Source records
####

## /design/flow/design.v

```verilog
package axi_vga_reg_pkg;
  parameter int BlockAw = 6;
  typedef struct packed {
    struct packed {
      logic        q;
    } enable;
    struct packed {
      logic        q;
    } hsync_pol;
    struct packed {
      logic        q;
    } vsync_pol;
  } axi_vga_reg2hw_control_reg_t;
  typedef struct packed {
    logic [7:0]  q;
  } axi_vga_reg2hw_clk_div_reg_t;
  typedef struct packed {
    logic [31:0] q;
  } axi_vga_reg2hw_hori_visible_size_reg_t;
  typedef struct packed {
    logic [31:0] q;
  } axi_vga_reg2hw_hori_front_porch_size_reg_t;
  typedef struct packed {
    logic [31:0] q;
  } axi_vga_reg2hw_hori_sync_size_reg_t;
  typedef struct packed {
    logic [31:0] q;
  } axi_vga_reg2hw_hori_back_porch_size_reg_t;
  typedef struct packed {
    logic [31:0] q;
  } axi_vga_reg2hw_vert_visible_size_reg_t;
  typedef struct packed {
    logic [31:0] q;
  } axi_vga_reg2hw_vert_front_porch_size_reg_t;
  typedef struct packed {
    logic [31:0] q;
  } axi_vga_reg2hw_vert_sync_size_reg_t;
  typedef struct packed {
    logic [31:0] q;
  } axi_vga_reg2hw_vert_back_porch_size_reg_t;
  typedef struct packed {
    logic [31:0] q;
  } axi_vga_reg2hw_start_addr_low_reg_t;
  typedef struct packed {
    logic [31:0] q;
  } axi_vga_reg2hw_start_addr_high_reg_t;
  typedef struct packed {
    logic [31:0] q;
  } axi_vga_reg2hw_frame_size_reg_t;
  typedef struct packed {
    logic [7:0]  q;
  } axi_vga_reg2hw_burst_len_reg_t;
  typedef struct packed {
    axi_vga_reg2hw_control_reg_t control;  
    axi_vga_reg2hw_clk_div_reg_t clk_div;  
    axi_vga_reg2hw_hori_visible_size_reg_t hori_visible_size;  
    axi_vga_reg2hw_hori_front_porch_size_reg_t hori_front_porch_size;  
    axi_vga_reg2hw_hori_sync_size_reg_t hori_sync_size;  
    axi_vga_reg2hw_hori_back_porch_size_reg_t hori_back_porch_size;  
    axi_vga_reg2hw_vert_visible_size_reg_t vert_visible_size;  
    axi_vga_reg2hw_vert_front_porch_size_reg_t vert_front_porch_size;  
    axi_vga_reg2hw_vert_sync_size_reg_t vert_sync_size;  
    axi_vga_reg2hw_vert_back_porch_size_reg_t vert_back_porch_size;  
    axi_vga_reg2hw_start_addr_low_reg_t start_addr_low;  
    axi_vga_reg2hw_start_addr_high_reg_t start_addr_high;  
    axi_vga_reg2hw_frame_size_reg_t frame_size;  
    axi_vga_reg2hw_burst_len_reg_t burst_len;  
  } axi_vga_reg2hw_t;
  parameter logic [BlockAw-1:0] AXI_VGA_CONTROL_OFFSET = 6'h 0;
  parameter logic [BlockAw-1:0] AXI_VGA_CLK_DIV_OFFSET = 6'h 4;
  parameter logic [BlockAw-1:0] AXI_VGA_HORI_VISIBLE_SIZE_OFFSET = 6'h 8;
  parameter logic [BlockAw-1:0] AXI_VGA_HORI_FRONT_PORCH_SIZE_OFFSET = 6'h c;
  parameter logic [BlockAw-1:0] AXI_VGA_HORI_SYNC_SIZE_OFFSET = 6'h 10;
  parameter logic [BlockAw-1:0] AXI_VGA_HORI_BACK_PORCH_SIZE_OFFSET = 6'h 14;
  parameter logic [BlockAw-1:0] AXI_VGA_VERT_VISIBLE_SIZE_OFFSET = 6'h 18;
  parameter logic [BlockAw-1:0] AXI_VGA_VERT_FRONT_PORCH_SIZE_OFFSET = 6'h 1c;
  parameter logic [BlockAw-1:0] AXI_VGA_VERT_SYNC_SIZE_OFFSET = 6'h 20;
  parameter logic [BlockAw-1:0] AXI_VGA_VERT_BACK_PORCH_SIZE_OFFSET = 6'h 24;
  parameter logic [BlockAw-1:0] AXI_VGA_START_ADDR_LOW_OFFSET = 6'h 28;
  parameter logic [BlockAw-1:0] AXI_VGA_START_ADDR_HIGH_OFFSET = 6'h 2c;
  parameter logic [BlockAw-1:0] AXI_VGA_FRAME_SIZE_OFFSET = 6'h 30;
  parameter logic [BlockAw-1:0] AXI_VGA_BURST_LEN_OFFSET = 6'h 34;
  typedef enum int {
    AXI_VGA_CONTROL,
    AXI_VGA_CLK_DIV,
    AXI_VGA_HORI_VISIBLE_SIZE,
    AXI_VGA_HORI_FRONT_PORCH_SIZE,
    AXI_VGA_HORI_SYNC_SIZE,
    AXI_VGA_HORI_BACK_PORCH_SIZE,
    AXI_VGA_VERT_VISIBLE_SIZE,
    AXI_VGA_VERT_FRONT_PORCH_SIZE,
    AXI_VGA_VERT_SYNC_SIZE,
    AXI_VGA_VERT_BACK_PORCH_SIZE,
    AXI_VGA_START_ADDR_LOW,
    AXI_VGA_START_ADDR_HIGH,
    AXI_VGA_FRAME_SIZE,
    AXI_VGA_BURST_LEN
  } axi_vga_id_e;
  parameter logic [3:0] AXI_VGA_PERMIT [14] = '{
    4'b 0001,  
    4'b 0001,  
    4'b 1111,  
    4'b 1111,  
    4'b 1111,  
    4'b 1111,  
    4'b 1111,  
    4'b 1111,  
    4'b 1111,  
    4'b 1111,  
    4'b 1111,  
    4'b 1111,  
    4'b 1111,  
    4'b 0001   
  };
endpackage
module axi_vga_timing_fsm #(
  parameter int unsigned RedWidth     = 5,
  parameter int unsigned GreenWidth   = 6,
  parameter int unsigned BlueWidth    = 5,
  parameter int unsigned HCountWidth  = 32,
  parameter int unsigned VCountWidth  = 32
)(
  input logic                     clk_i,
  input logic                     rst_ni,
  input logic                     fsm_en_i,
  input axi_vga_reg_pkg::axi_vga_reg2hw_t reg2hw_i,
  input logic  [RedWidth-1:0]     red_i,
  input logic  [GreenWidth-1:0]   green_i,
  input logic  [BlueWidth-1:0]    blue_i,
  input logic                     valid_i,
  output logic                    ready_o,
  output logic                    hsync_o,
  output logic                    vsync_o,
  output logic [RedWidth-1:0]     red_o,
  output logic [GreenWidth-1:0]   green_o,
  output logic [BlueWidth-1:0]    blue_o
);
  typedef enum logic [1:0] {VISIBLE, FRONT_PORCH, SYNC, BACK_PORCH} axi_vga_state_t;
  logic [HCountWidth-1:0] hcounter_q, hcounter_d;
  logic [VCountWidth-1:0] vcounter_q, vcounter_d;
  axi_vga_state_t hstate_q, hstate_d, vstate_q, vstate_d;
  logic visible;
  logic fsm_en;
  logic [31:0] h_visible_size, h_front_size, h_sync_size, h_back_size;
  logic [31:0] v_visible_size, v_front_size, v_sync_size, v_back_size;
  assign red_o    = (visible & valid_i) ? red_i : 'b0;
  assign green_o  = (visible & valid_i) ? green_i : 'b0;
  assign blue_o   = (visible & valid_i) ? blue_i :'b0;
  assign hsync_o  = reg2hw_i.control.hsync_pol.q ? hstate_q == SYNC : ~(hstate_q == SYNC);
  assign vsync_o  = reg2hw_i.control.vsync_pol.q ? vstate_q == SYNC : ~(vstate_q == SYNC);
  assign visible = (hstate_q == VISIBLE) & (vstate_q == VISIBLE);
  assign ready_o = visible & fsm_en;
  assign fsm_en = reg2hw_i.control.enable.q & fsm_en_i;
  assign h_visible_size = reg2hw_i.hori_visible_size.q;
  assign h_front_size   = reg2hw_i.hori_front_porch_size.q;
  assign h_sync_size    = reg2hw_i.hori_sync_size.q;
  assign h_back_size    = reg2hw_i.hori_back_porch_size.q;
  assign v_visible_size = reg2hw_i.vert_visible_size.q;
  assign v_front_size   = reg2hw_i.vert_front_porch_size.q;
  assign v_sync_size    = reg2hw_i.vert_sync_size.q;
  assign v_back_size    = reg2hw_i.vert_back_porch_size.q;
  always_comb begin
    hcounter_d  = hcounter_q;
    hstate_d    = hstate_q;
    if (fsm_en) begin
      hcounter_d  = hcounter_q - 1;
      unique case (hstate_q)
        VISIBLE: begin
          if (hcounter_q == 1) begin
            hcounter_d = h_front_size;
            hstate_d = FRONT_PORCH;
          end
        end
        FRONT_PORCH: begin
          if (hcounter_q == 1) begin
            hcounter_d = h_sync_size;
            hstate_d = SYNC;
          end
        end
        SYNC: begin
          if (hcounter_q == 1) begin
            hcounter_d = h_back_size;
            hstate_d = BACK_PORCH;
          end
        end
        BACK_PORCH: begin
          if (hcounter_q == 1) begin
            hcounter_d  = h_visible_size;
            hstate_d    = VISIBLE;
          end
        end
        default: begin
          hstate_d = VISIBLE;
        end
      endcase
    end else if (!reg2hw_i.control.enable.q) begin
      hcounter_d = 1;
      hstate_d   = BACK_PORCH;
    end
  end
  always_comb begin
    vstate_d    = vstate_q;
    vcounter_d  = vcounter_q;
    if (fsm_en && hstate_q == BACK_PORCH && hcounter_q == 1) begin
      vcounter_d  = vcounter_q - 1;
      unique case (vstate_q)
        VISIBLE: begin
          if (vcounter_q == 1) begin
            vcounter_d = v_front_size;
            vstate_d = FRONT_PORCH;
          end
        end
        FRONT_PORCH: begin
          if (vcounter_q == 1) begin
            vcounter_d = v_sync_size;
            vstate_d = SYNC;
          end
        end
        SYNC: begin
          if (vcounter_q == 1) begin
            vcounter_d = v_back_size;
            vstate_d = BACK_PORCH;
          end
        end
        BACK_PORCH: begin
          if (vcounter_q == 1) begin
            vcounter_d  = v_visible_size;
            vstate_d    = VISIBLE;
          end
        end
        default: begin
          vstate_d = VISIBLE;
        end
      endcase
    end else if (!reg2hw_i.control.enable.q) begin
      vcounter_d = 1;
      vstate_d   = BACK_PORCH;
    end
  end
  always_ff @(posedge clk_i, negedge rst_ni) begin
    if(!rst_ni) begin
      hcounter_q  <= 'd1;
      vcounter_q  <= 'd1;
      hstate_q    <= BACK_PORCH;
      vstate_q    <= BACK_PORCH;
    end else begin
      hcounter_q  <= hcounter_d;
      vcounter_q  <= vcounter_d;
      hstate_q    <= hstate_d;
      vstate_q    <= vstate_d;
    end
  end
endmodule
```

####

Copy every line above in which the string "output" shows up.

TASK ANSWER:
  output logic                    ready_o,
  output logic                    hsync_o,
  output logic                    vsync_o,
  output logic [RedWidth-1:0]     red_o,
  output logic [GreenWidth-1:0]   green_o,
  output logic [BlueWidth-1:0]    blue_o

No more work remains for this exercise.